*Required work*.
Below is a set of records; restate each one word for word.

*Exercise input*.
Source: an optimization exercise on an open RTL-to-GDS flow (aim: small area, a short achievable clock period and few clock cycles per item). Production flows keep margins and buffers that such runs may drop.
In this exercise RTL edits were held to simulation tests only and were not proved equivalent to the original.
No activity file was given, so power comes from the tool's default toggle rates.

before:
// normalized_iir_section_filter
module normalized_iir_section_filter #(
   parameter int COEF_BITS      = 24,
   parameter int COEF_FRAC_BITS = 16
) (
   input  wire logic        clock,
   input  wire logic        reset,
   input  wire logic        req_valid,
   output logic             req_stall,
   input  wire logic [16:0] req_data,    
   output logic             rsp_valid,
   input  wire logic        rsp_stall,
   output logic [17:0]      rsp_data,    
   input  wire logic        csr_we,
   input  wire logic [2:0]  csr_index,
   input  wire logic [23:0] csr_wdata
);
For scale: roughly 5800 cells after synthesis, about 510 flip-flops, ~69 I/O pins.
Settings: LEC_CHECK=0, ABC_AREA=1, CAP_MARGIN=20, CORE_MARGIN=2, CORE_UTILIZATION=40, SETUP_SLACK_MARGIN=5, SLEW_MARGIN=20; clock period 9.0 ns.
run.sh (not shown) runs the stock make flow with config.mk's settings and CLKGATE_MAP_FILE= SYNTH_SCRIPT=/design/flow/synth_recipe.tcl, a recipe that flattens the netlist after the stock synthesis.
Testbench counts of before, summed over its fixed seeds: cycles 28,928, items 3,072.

*Solution*.
Source: an optimization exercise on an open RTL-to-GDS flow (aim: small area, a short achievable clock period and few clock cycles per item). Production flows keep margins and buffers that such runs may drop.
In this exercise RTL edits were held to simulation tests only and were not proved equivalent to the original.
No activity file was given, so power comes from the tool's default toggle rates.

before:
// normalized_iir_section_filter
module normalized_iir_section_filter #(
   parameter int COEF_BITS      = 24,
   parameter int COEF_FRAC_BITS = 16
) (
   input  wire logic        clock,
   input  wire logic        reset,
   input  wire logic        req_valid,
   output logic             req_stall,
   input  wire logic [16:0] req_data,    
   output logic             rsp_valid,
   input  wire logic        rsp_stall,
   output logic [17:0]      rsp_data,    
   input  wire logic        csr_we,
   input  wire logic [2:0]  csr_index,
   input  wire logic [23:0] csr_wdata
);
For scale: roughly 5800 cells after synthesis, about 510 flip-flops, ~69 I/O pins.
Settings: LEC_CHECK=0, ABC_AREA=1, CAP_MARGIN=20, CORE_MARGIN=2, CORE_UTILIZATION=40, SETUP_SLACK_MARGIN=5, SLEW_MARGIN=20; clock period 9.0 ns.
run.sh (not shown) runs the stock make flow with config.mk's settings and CLKGATE_MAP_FILE= SYNTH_SCRIPT=/design/flow/synth_recipe.tcl, a recipe that flattens the netlist after the stock synthesis.
Testbench counts of before, summed over its fixed seeds: cycles 28,928, items 3,072.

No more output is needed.